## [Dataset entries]
......

$ cat config.mk
export PLATFORM = sky130hd
export DESIGN_NAME = thresholding_cfg_loader
export DESIGN_NICKNAME = d
export VERILOG_FILES = /design/src/rtl/thresholding_cfg_loader.sv
export SDC_FILE = /design/constraint.sdc
export NUM_CORES = 1
export LEC_CHECK = 0
export ABC_AREA = 0
export ABC_CLOCK_PERIOD_IN_PS = 6000
export BUFFER_PORTS_ARGS = -buffer_cell sky130_fd_sc_hd__buf_2
export CAP_MARGIN = 20
export CORE_MARGIN = 8
export CORE_UTILIZATION = 40
export DETAILED_ROUTE_END_ITERATION = 10
export MAX_ROUTING_LAYER = met4
export PLACE_DENSITY = 0.65
export SLEW_MARGIN = 20
export SYNTH_ARGS = -nofsm -noshare
export SYNTH_HDL_FRONTEND = slang
export SYNTH_SLANG_ARGS = --single-unit
$ cat constraint.sdc
create_clock -name clk -period 6 [get_ports clk]
set_input_delay 1.8 -clock clk [delete_from_list [all_inputs] [get_ports clk]]
set_output_delay 1.8 -clock clk [all_outputs]
set_load 0.02 [all_outputs]
$ cat src/rtl/thresholding_cfg_loader.sv
// rtl/thresholding_cfg_loader.sv - threshold configuration sequencer for the thresholding core
//
// Takes a channel-major stream of thresholds and writes each value into the
// core's configuration port. The address is {cf, pe, idx}. Within each channel
// the thresholds must rise strictly, and a value that does not sets err[0].
// When VERIFY is set, every location is read back afterwards. The sum of the
// read-back values is compared against the sum of the written values.
//
// Ports:
//   clk, rst          clock, synchronous active-high reset
//   start             begin a load (accepted in IDLE/DONE only)
//   busy, done, err   status; err[0] ordering, err[1] readback mismatch/timeout
//   s_tvalid/s_tready/s_tdata   threshold stream
//   cfg_en/cfg_we/cfg_a/cfg_d   configuration access to the core
//   cfg_rack/cfg_q              readback acknowledge and data from the core
module thresholding_cfg_loader #(
  parameter int N      = 2,
  parameter int K      = 8,
  parameter int C      = 4,
  parameter int PE     = 2,
  parameter int SIGNED = 1,
  parameter int VERIFY = 1,
  localparam int CF    = C / PE,
  localparam int AW    = $clog2(CF) + $clog2(PE) + N
) (
  input  logic          clk,
  input  logic          rst,
  input  logic          start,
  output logic          busy,
  output logic          done,
  output logic [1:0]    err,
  input  logic          s_tvalid,
  output logic          s_tready,
  input  logic [K-1:0]  s_tdata,
  output logic          cfg_en,
  output logic          cfg_we,
  output logic [AW-1:0] cfg_a,
  output logic [K-1:0]  cfg_d,
  input  logic          cfg_rack,
  input  logic [K-1:0]  cfg_q
);

  localparam int NT    = 2**N - 1;
  localparam int TOTAL = C * NT;
  localparam int PW    = $clog2(PE);
  localparam int FW    = $clog2(CF);
  localparam int PCW   = (PW > 0) ? PW : 1;
  localparam int FCW   = (FW > 0) ? FW : 1;
  localparam int CW    = $clog2(TOTAL + 1);
  localparam int SW    = K + CW;
  localparam int TW    = $clog2(N + 3);

  typedef enum logic [2:0] {S_IDLE, S_WRITE, S_READ, S_DRAIN, S_DONE} state_t;

  state_t          state, state_nxt;
  logic [N-1:0]    idx, idx_nxt;
  logic [PCW-1:0]  pe_c, pe_nxt;
  logic [FCW-1:0]  cf_c, cf_nxt;
  logic [CW-1:0]   cnt;
  logic [CW-1:0]   rcnt, rcnt_nxt;
  logic [SW-1:0]   wsum, rsum, rsum_nxt;
  logic [K-1:0]    prev;
  logic [TW-1:0]   tmr;
  logic [1:0]      err_q;
  logic            s_tready_q;
  logic            wr_hs, rd_iss, adv, last, rack_ok, viol;
  logic            start_acc, set_err1;

  assign wr_hs     = (state == S_WRITE) && s_tvalid;
  assign rd_iss    = (state == S_READ);
  assign adv       = wr_hs || rd_iss;
  assign last      = (cnt == CW'(TOTAL - 1));
  assign start_acc = start && ((state == S_IDLE) || (state == S_DONE));

  // Racks past the TOTAL-th are ignored so a chattering core cannot push the
  // checksum past what was written.
  assign rack_ok  = ((state == S_READ) || (state == S_DRAIN)) && cfg_rack &&
                    (rcnt != CW'(TOTAL));
  assign rsum_nxt = rack_ok ? rsum + SW'(cfg_q) : rsum;
  assign rcnt_nxt = rack_ok ? rcnt + CW'(1) : rcnt;

  always_comb begin
    viol = 1'b0;
    if (wr_hs && (idx != '0)) begin
      if (SIGNED != 0) viol = ($signed(s_tdata) <= $signed(prev));
      else             viol = (s_tdata <= prev);
    end
  end

  // Address counters: idx fastest, then pe, then cf. They wrap to zero after the
  // last location, so READ walks the same order without an explicit reload.
  always_comb begin
    idx_nxt = idx;
    pe_nxt  = pe_c;
    cf_nxt  = cf_c;
    if (adv) begin
      if (idx == N'(NT - 1)) begin
        idx_nxt = '0;
        if (pe_c == PCW'(PE - 1)) begin
          pe_nxt = '0;
          cf_nxt = (cf_c == FCW'(CF - 1)) ? '0 : cf_c + FCW'(1);
        end else begin
          pe_nxt = pe_c + PCW'(1);
        end
      end else begin
        idx_nxt = idx + N'(1);
      end
    end
  end

  always_comb begin
    state_nxt = state;
    set_err1  = 1'b0;
    case (state)
      S_IDLE, S_DONE: if (start) state_nxt = S_WRITE;
      S_WRITE: if (wr_hs && last) state_nxt = (VERIFY != 0) ? S_READ : S_DONE;
      S_READ:  if (last) state_nxt = S_DRAIN;
      S_DRAIN: begin
        // The rack arriving this cycle counts, so done follows the final rack.
        if (rcnt_nxt == CW'(TOTAL)) begin
          state_nxt = S_DONE;
          set_err1  = (rsum_nxt != wsum);
        end else if (tmr == TW'(N + 2)) begin
          state_nxt = S_DONE;
          set_err1  = 1'b1;
        end
      end
      default: state_nxt = S_IDLE;
    endcase
  end

  always_ff @(posedge clk) begin
    if (rst) begin
      state      <= S_IDLE;
      s_tready_q <= 1'b0;
      idx        <= '0;
      pe_c       <= '0;
      cf_c       <= '0;
      cnt        <= '0;
      rcnt       <= '0;
      wsum       <= '0;
      rsum       <= '0;
      prev       <= '0;
      tmr        <= '0;
      err_q      <= 2'b00;
    end else begin
      state      <= state_nxt;
      s_tready_q <= (state_nxt == S_WRITE);
      if (start_acc) begin
        idx   <= '0;
        pe_c  <= '0;
        cf_c  <= '0;
        cnt   <= '0;
        rcnt  <= '0;
        wsum  <= '0;
        rsum  <= '0;
        tmr   <= '0;
        err_q <= 2'b00;
      end else begin
        idx  <= idx_nxt;
        pe_c <= pe_nxt;
        cf_c <= cf_nxt;
        rcnt <= rcnt_nxt;
        rsum <= rsum_nxt;
        if (adv) cnt <= last ? '0 : cnt + CW'(1);
        if (wr_hs) begin
          wsum <= wsum + SW'(s_tdata);
          prev <= s_tdata;
        end
        if (viol) err_q[0] <= 1'b1;
        if (state == S_DRAIN) tmr <= tmr + TW'(1);
        if (set_err1) err_q[1] <= 1'b1;
      end
    end
  end

  always_comb begin
    cfg_a = AW'(idx) | (AW'(pe_c) << N) | (AW'(cf_c) << (N + PW));
  end

  assign cfg_en   = wr_hs || rd_iss;
  assign cfg_we   = wr_hs;
  assign cfg_d    = (state == S_WRITE) ? s_tdata : '0;
  assign s_tready = s_tready_q;
  assign busy     = (state == S_WRITE) || (state == S_READ) || (state == S_DRAIN);
  assign done     = (state == S_DONE);
  assign err      = err_q;

endmodule

### Word-level counts from Yosys, hierarchy flattened

Index checks and enable logic that the tools add are counted.
Widths: inputs -> output; s select.

* $add $sub $neg: 8
* order comparisons: 1
* equality and inequality tests: 11
* multiplexer cells: 17
* bitwise gates (word level): 3
* reduce and logical (&&, ||, !) cells: 18

Operator list (number)
* $add 12x8->12: 2
* $mux 3: 5
* $mux 12: 1
* $ne 12x12->1: 1
* $pmux 3 s4: 1
* $add 4x1->4 const B: 2
* $eq 4x4->1 const B: 2
* $le 8x8->1: 1
* $mux 4: 2
* $mux 8: 1
* $eq 3x1->1 const B: 2
* $eq 3x2->1 const B: 2
* $eq 3x3->1 const B: 2
* $logic_and 1x1->1: 6
* $mux 1: 6
* $logic_or 1x1->1: 5
* $ne 4x4->1 const B: 1
* $or 3x4->4: 1
* $reduce_and 2->1: 2
* $reduce_or 2->1: 2
* $add 3x1->3 const B: 1
* $logic_not 3->1: 1
* $or 2x3->3: 1
* $reduce_and 3->1: 1
* other kinds (6): 7

* register bits: 53
* input port bits: 21
* output and inout port bits: 19
* word-level logic and storage cells: 71

### Longest topological paths before layout

* word-level depth: 9
* gate-level depth with buffers: 10
* mapped depth without buffers: 10

### Worst setup path before layout

No wires, ideal clock.

* path type: input-to-output
* start point: input s_tvalid
* end point: output cfg_we
* arrival: 2.378 ns
* data required time: 4.200 ns
* slack: 1.822 ns
* stages: 3
* buffers on the path: 1
* path through: nand2_1 -> inv_2 -> clkbuf_1

* word-level cells in the longest chain between the ends: 1

Ends and longest elaborated chain
* start, declared: RTL line 32 `input logic s_tvalid,`
* $logic_and 1x1->1: RTL line 69 `assign wr_hs = (state == S_WRITE) && s_tvalid;`
* end, declared: RTL line 36 `output logic cfg_we,`

No other way between the ends.

### Worst setup path after layout

Same ends and word-level chain as after synthesis.

==> qor.tcl <==
set qor(overall_fraction_of_global_route_tracks_in_use) 0.1483
set qor(share_comb_of_total_power) 0.146
set qor(synth_sequential_area_ratio) 0.2732
set qor(cts-buffers-inserted) 5
set qor(drt_iter0_drc) 113
set qor(critical_path_arrival_ns) 3.00
set qor(sequentialPowerShare) 0.530
set qor(dp_worst_setup_slack_ns) 1.181
set qor(final_antenna_net_count) 0
set qor(avgRoutedWirePerCell_um) 14.84
set qor(slew_headroom) 0.3272
set qor(cts_hold_repair.buffers) 0
set qor(number_of_flip_flops_and_latches_in_the_synthesized_netlist) 53
set qor(hold_slack_ns) 0.4611
set qor(routed-via-count) 3463
set qor(antenna_violations_before_repair) 0
set qor(timing.critical_path.slowest_cell_delay_ns) 0.45
set qor(grt_max_degree) 22
set qor(grt.overflow.total) 0
set qor(cap_viol_max_count) 0
set qor(drt_pass1_iterations) 4
set qor(p_sw_frac) 0.2964
set qor(power.leakage_nw) 1.668
set qor(vias_per_std_cell) 5.462
set qor(finClkSkew_ns) 0.008185
set qor(post_cts_clock_slew_at_the_launch_and_capture_registers_of_the_worst_setup_and_hold_paths_ns) 0.11
set qor(setup_repair_after_global_routing_missed_its_margin) {no}
set qor(worst_slew_pin_slew_ns) 1.009
set qor(gpl.final_weighted_congestion) 0.9024
set qor(intPower_mw) 0.4833
set qor(cts.path.max_buffers) 2
set qor(fin_ws_ns) 1.200
set qor(timing_hold_violations_final) 0
set qor(cp_cell_sequence) {buf_2 > nand2_1 > inv_2 > buf_2}
set qor(worstRegToRegCells) 7
set qor(detail_route.drc_violations) 0
set qor(clk-insertion-delay-late_ns) 0.32
set qor(clock_tree.root_cell) {clkbuf_8}
set qor(cts_setup_buffers) 0
set qor(status) {completed}
set qor(layout.cells.most_common_list) {nand2_1 (54), dfxtp_1 (53), a21oi_1 (45)}
set qor(number_of_buffers_and_inverters_on_the_critical_path) 3
set qor(timing.critical_path.mode_cell) {buf_2}
set qor(n_antenna_cell) 0
set qor(post_synth_instance_area_mm2) 0.003884
set qor(synthFlopType) {dfxtp_1}
set qor(tritoncts_clock_tree) {built}
set qor(critPathRequiredTime_ns) 4.20
set qor(timing.final.crit_period_ns) 4.800
set qor(net-switching-power_mw) 0.2036
set qor(cp_max_fo) 21
set qor(p_per_area_mw_per_mm2) 163.1
set qor(post_route_cells_drive_above_1_share) 0.1537
set qor(start_of_the_worst_register_to_register_path) {state[0]$_SDFF_PP0_}
set qor(placeableCoreArea_mm2) 0.009594
set qor(io-pin-count) 40
set qor(min-delay-start) {prev[5]$_SDFFE_PP0P_}
set qor(first_global_vias) 3354
set qor(cts_repair_resize_count) 0
set qor(slowest_stage) {inv_2}
set qor(cts.htree.levels) 2
set qor(min_delay_worst_endpoint) {prev[5]$_SDFFE_PP0P_}
set qor(setup.reg_to_reg.worst_slack_ns) 3.08
set qor(std_cell_rows) 36
set qor(synth-edff-count) 0
set qor(critPathLaunchType) {input pin}
set qor(synth-warning-count) 0
set qor(layout_commonest_cell) {nand2_1}
set qor(hp-class) {flip-flop to flip-flop}
set qor(fin_crit_sh) 0.8001
set qor(initial_core_util) 0.4048
set qor(max_clock_freq_mhz) 208.3
set qor(vdd.ir_drop.worst_mv) 0.09732
set qor(cp_num_cells) 4
set qor(grt_first_pass_wirelength_mm) 15.72
set qor(crit_path_start) {s_tvalid}
set qor(critPathTopFamily) {buffers and inverters}
set qor(clockPowerShare) 0.324
set qor(setup_violating_endpoint_count_in_the_final_report) 0
set qor(wl_mm) 9.408
set qor(die_width_um) 114.5
set qor(async_flop_share) 0
set qor(syn2layout_area_growth_pct) 8.473
set qor(die_area_mm2) 0.01312
set qor(timing.rr.end) {wsum[11]$_SDFFE_PP0P_}
set qor(chipHeight_um) 114.5
set qor(synth_cells) 477
set qor(postLayoutCoreUtil) 0.4391
set qor(detailed_place_hpwl_mm) 7.177
set qor(port-buffer-count) 39
set qor(critical_path_class) {input pin to primary output}
set qor(syn_avg_cell_area_um2) 8.142
set qor(netlist-cell-type-count) 83
set qor(clock-sinks) 53
set qor(layout.nets) 552
set qor(net_count_of_the_mapped_netlist) 529
set qor(fin_setup_tns_ns) 0
set qor(whs_path_depth) 2
set qor(finalMaxSlewViolations) 0
set qor(timing.critical_path.to_type) {primary output}
[power by group through the flow]
stage               logic (mW)  registers, mW  clock network [mW]
finish                   0.100          0.364               0.222
global route             0.112          0.365               0.243
CTS                      0.101          0.364               0.232
detailed placement       0.101          0.372                   0
global placement        0.0989          0.372                   0
floorplan               0.0726          0.370                   0
[sequential cells by signal, indices dropped and copies added, names as in the netlist]
| register | count |
|---|---|
| wsum | 12 |
| idx | 2 |
| state | 3 |
| prev | 8 |
| s_tready | 1 |
| rsum | 12 |
| pe_c | 1 |
| rcnt | 4 |
| cf_c | 1 |
| tmr | 3 |
| err | 2 |
| cnt | 4 |
[routing by layer]
| layer | vias up | GRT usage | routed length, µm |
|---|---|---|---|
| li1 | 1761 | - | - |
| met1 | 1606 | 0.1862 | 4434 |
| met2 | 84 | 0.2340 | 4336 |
| met3 | 12 | 0.02479 | 516 |
| met4 | 0 | 0.05413 | 120 |
| met5 | - | - | 0 |
[cell usage after synthesis, drive strengths merged (5+ instances only)]
cell    number  area share
nand2       54       0.052
dfxtp       53        0.27
a21oi       46       0.060
nor2        37       0.038
ha          29       0.093
inv         26       0.025
o21ai       23       0.031
and2        16       0.026
buf         13       0.022
xnor2       12       0.027
clkbuf      11       0.013
nand3       11       0.015
nor3        10       0.013
xor2         9       0.020
nor2b        8       0.013
nor3b        7       0.015
a211oi       6       0.013
nand2b       6       0.010
nand4        6      0.0097
or3          6      0.0097
and3         5      0.0097
o21a         5      0.0097
[cell type report]
class	count	area [µm²]
clock inverters	3	26.28
inverters	26	97.59
well taps	133	166.4
clock buffers	5	68.82
repair buffers	40	202.7
fillers	981	5381
flip-flops and latches	53	1061
multi-input cells	374	2590
[worst max path at each step]
stage                        end  slack (ns)
after floorplan           cfg_we        1.82
after global routing      cfg_we        1.08
final                     cfg_we        1.20
after detailed placement  cfg_we        1.18
after global placement    cfg_we        1.19
after CTS                 cfg_we        1.18
[cell families (layout without fill, tap and decap cells)]
family,Yosys count,in the layout,share of synthesized area
mux,3,3,0.007732
xor+xnor,22,22,0.05380
buf+inv,50,74,0.05992
flops,53,53,0.2732
fa+ha+maj,31,31,0.1037
compound gates,135,135,0.2474
simple gates,183,183,0.2542
[stage by stage]
stage	std cells	power, mW	cell area [µm²]
after global routing	634	0.7204	4213
after global placement	626	0.4709	4118
after floorplan	477	0.4427	3884
final	634	0.6870	4213
after CTS	634	0.6975	4213
after detailed placement	626	0.4733	4118
[worst reg2reg max path: cells and delay by family, from the launching register on]
kind	cells	cell delay, ns
simple gates	5	1.70
flops	1	0.56
buf+inv	1	0.46
compound gates	1	0.14
Power figures use the tool's default switching activity.
==> src/rtl/stall_flush_controller_sat_counter.sv <==
// Saturating up-counter with asynchronous active-low clear.
module stall_flush_controller_sat_counter #(
    parameter int unsigned Width = 32
) (
    input  logic             clk,
    input  logic             reset,
    input  logic             inc,
    output logic [Width-1:0] count
);

    logic [Width-1:0] count_q;

    always_ff @(posedge clk or negedge reset) begin
        if (!reset) begin
            count_q <= '0;
        end else if (inc && (count_q != '1)) begin
            count_q <= count_q + Width'(1);
        end
    end

    assign count = count_q;

endmodule

==> src/rtl/stall_flush_controller.sv <==
// Pipeline sequencing: per-stage write enables and flushes, halt-drain FSM and
// stall/flush performance counters for the 5-stage core.
module stall_flush_controller
    import stall_flush_controller_pkg::*;
#(
    parameter int unsigned COUNTER_WIDTH = 32,
    parameter int unsigned DRAIN_CYCLES  = 2
) (
    input logic                          clk,
    input logic                          reset,
    stall_flush_controller_if.master     bus
);

    localparam int unsigned DrainWidth = $clog2(DRAIN_CYCLES + 1);
    localparam logic [DrainWidth-1:0] DrainLoad = DrainWidth'(DRAIN_CYCLES);

    state_e                state_q;
    logic [DrainWidth-1:0] drain_q;
    logic                  is_halted_q;

    logic active, busy_freeze, halt_start, drain_step, flush_apply, hazard_apply;

    always_comb begin
        active       = (state_q == StRun) || (state_q == StMemWait);
        busy_freeze  = bus.dmem_busy && (state_q != StHalted);
        halt_start   = active && !bus.dmem_busy && bus.ex_halt;
        drain_step   = (state_q == StDrain) && !bus.dmem_busy;
        flush_apply  = active && !bus.dmem_busy && !bus.ex_halt && bus.ex_mispredict;
        // A mispredict squashes the stalled instruction, so the hazard is dropped.
        hazard_apply = active && !bus.dmem_busy && !bus.ex_halt && !bus.ex_mispredict &&
                       bus.is_hazard;
    end

    always_comb begin
        bus.pc_write     = 1'b1;
        bus.if_id_write  = 1'b1;
        bus.id_ex_write  = 1'b1;
        bus.ex_mem_write = 1'b1;
        bus.if_id_flush  = 1'b0;
        bus.id_ex_flush  = 1'b0;
        bus.mem_wb_flush = 1'b0;
        if (state_q == StHalted) begin
            bus.pc_write     = 1'b0;
            bus.if_id_write  = 1'b0;
            bus.id_ex_write  = 1'b0;
            bus.ex_mem_write = 1'b0;
        end else if (busy_freeze) begin
            bus.pc_write     = 1'b0;
            bus.if_id_write  = 1'b0;
            bus.id_ex_write  = 1'b0;
            bus.ex_mem_write = 1'b0;
            bus.mem_wb_flush = 1'b1;
        end else if (halt_start || drain_step) begin
            bus.pc_write    = 1'b0;
            bus.if_id_flush = 1'b1;
            bus.id_ex_flush = 1'b1;
        end else if (flush_apply) begin
            bus.if_id_flush = 1'b1;
            bus.id_ex_flush = 1'b1;
        end else if (hazard_apply) begin
            bus.pc_write    = 1'b0;
            bus.if_id_write = 1'b0;
            bus.id_ex_flush = 1'b1;
        end
    end

    always_ff @(posedge clk or negedge reset) begin
        if (!reset) begin
            state_q     <= StRun;
            drain_q     <= '0;
            is_halted_q <= 1'b0;
        end else begin
            unique case (state_q)
                StRun, StMemWait: begin
                    if (bus.dmem_busy) begin
                        state_q <= StMemWait;
                    end else if (bus.ex_halt) begin
                        state_q <= StDrain;
                        drain_q <= DrainLoad;
                    end else begin
                        state_q <= StRun;
                    end
                end
                StDrain: begin
                    if (!bus.dmem_busy) begin
                        drain_q <= drain_q - DrainWidth'(1);
                        if (drain_q == DrainWidth'(1)) begin
                            state_q     <= StHalted;
                            is_halted_q <= 1'b1;
                        end
                    end
                end
                StHalted: begin
                    state_q <= StHalted;
                end
                default: state_q <= StRun;
            endcase
        end
    end

    assign bus.is_halted = is_halted_q;

    stall_flush_controller_sat_counter #(.Width(COUNTER_WIDTH)) u_cycle_count (
        .clk   (clk),
        .reset (reset),
        .inc   (state_q != StHalted),
        .count (bus.cycle_count)
    );

    stall_flush_controller_sat_counter #(.Width(COUNTER_WIDTH)) u_stall_count (
        .clk   (clk),
        .reset (reset),
        .inc   (busy_freeze || hazard_apply),
        .count (bus.stall_count)
    );

    stall_flush_controller_sat_counter #(.Width(COUNTER_WIDTH)) u_flush_count (
        .clk   (clk),
        .reset (reset),
        .inc   (flush_apply),
        .count (bus.flush_count)
    );

endmodule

......

## [ABOUT THIS EXERCISE]
An exact copy of the lines above between the line holding "3x3->1 const B: 2" and the line holding "arrival: 2.378 ns", inclusive, is the whole answer.

## [OUTPUT FOR THIS EXERCISE]
* $eq 3x3->1 const B: 2
* $logic_and 1x1->1: 6
* $mux 1: 6
* $logic_or 1x1->1: 5
* $ne 4x4->1 const B: 1
* $or 3x4->4: 1
* $reduce_and 2->1: 2
* $reduce_or 2->1: 2
* $add 3x1->3 const B: 1
* $logic_not 3->1: 1
* $or 2x3->3: 1
* $reduce_and 3->1: 1
* other kinds (6): 7

* register bits: 53
* input port bits: 21
* output and inout port bits: 19
* word-level logic and storage cells: 71

### Longest topological paths before layout

* word-level depth: 9
* gate-level depth with buffers: 10
* mapped depth without buffers: 10

### Worst setup path before layout

No wires, ideal clock.

* path type: input-to-output
* start point: input s_tvalid
* end point: output cfg_we
* arrival: 2.378 ns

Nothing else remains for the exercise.